__About this task__:
Find the line with "cfr_reg[r][8*b +: 8]" in the entries below. Repeat it, every following line, and the line with "assign dreg_valid = !empty && h_cfr;", exactly and with nothing added.

Start of Data for analysis

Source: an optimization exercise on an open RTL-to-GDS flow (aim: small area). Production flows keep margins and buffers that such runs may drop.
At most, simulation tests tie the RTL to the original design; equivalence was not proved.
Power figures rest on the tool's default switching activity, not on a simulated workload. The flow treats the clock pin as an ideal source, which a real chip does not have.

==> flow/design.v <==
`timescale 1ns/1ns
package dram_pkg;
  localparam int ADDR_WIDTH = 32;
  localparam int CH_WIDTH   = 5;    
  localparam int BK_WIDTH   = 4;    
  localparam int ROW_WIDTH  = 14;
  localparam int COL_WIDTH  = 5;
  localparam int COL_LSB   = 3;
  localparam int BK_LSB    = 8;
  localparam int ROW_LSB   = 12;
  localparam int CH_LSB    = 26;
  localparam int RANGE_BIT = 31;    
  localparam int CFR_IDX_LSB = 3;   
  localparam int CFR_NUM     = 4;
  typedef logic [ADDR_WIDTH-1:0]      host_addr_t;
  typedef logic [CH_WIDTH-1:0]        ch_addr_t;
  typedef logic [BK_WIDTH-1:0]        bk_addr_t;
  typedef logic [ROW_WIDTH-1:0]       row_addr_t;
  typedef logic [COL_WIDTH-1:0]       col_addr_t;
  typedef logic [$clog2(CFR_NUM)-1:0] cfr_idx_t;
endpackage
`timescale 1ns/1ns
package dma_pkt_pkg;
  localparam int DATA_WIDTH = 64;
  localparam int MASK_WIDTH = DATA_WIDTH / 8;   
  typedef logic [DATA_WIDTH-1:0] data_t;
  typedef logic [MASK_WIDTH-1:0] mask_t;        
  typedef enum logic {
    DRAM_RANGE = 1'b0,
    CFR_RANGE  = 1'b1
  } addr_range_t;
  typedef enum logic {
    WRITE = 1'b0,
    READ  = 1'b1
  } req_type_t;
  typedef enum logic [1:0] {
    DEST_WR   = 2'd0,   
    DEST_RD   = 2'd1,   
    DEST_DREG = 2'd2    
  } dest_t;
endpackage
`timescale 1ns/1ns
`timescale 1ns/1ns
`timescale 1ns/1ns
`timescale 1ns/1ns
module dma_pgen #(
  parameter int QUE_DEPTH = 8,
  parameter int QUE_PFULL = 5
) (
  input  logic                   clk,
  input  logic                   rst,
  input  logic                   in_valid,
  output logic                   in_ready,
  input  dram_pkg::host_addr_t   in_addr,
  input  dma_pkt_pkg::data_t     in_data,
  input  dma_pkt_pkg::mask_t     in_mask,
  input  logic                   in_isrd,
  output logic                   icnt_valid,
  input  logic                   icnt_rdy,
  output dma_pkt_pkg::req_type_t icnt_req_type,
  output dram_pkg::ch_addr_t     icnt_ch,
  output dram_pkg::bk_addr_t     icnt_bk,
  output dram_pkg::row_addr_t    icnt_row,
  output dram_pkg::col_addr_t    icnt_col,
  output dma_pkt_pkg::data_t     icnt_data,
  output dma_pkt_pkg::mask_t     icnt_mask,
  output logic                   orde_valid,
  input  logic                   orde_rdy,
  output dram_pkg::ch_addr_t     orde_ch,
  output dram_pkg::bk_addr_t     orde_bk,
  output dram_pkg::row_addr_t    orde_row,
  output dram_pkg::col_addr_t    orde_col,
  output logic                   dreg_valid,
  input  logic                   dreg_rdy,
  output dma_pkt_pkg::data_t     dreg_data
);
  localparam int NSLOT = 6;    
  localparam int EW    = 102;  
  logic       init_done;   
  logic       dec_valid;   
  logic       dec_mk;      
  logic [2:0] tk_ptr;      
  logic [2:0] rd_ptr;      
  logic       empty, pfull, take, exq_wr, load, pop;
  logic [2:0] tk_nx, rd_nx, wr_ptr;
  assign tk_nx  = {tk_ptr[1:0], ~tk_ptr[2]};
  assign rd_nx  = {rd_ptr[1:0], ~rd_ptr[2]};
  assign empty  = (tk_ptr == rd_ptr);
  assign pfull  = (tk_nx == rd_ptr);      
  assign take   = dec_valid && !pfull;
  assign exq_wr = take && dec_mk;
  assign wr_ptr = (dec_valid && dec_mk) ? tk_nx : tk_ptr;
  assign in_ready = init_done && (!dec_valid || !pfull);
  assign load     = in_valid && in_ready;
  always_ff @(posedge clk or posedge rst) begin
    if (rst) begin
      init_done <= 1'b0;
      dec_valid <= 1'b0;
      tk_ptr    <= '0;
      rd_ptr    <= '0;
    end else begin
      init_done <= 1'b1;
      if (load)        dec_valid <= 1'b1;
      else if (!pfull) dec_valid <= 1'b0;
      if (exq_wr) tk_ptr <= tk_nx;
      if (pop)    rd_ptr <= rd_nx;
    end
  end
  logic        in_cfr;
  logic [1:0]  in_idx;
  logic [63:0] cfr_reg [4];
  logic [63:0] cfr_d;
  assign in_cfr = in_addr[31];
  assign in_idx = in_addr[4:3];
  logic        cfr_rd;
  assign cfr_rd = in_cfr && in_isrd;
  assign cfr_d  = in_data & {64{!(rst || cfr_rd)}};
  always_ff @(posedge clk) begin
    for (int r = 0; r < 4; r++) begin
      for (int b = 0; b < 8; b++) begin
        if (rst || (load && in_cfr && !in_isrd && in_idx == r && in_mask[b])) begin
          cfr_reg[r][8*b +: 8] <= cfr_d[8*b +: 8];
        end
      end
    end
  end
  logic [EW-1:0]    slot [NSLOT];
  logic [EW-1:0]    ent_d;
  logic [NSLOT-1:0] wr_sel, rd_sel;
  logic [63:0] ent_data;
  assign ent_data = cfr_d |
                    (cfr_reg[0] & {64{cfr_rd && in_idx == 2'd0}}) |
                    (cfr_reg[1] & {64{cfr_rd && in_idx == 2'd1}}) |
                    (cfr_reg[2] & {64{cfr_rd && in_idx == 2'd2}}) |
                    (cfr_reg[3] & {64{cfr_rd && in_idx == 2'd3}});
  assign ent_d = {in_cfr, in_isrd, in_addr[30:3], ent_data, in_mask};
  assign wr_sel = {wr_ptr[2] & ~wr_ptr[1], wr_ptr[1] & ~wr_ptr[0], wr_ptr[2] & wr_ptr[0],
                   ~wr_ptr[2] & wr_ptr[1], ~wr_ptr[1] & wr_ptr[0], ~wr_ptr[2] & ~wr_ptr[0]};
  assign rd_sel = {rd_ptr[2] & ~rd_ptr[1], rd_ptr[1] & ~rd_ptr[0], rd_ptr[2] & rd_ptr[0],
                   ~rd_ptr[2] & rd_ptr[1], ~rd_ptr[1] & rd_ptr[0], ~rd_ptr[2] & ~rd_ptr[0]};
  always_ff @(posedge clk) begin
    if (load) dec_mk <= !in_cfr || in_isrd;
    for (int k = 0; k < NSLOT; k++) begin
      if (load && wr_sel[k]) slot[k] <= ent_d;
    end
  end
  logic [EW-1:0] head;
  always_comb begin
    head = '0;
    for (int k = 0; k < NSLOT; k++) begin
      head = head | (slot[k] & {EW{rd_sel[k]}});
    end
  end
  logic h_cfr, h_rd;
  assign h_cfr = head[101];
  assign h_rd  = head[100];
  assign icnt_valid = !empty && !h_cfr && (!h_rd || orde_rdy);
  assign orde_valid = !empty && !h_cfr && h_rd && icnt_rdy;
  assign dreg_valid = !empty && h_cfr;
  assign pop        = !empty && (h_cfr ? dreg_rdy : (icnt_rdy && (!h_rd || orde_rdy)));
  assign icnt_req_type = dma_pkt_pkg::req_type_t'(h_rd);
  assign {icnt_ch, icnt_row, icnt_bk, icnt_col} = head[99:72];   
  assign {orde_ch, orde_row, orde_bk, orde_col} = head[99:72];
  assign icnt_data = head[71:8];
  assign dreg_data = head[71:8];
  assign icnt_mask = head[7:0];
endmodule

End of Data for analysis

__Result of the task__:
          cfr_reg[r][8*b +: 8] <= cfr_d[8*b +: 8];
        end
      end
    end
  end
  logic [EW-1:0]    slot [NSLOT];
  logic [EW-1:0]    ent_d;
  logic [NSLOT-1:0] wr_sel, rd_sel;
  logic [63:0] ent_data;
  assign ent_data = cfr_d |
                    (cfr_reg[0] & {64{cfr_rd && in_idx == 2'd0}}) |
                    (cfr_reg[1] & {64{cfr_rd && in_idx == 2'd1}}) |
                    (cfr_reg[2] & {64{cfr_rd && in_idx == 2'd2}}) |
                    (cfr_reg[3] & {64{cfr_rd && in_idx == 2'd3}});
  assign ent_d = {in_cfr, in_isrd, in_addr[30:3], ent_data, in_mask};
  assign wr_sel = {wr_ptr[2] & ~wr_ptr[1], wr_ptr[1] & ~wr_ptr[0], wr_ptr[2] & wr_ptr[0],
                   ~wr_ptr[2] & wr_ptr[1], ~wr_ptr[1] & wr_ptr[0], ~wr_ptr[2] & ~wr_ptr[0]};
  assign rd_sel = {rd_ptr[2] & ~rd_ptr[1], rd_ptr[1] & ~rd_ptr[0], rd_ptr[2] & rd_ptr[0],
                   ~rd_ptr[2] & rd_ptr[1], ~rd_ptr[1] & rd_ptr[0], ~rd_ptr[2] & ~rd_ptr[0]};
  always_ff @(posedge clk) begin
    if (load) dec_mk <= !in_cfr || in_isrd;
    for (int k = 0; k < NSLOT; k++) begin
      if (load && wr_sel[k]) slot[k] <= ent_d;
    end
  end
  logic [EW-1:0] head;
  always_comb begin
    head = '0;
    for (int k = 0; k < NSLOT; k++) begin
      head = head | (slot[k] & {EW{rd_sel[k]}});
    end
  end
  logic h_cfr, h_rd;
  assign h_cfr = head[101];
  assign h_rd  = head[100];
  assign icnt_valid = !empty && !h_cfr && (!h_rd || orde_rdy);
  assign orde_valid = !empty && !h_cfr && h_rd && icnt_rdy;
  assign dreg_valid = !empty && h_cfr;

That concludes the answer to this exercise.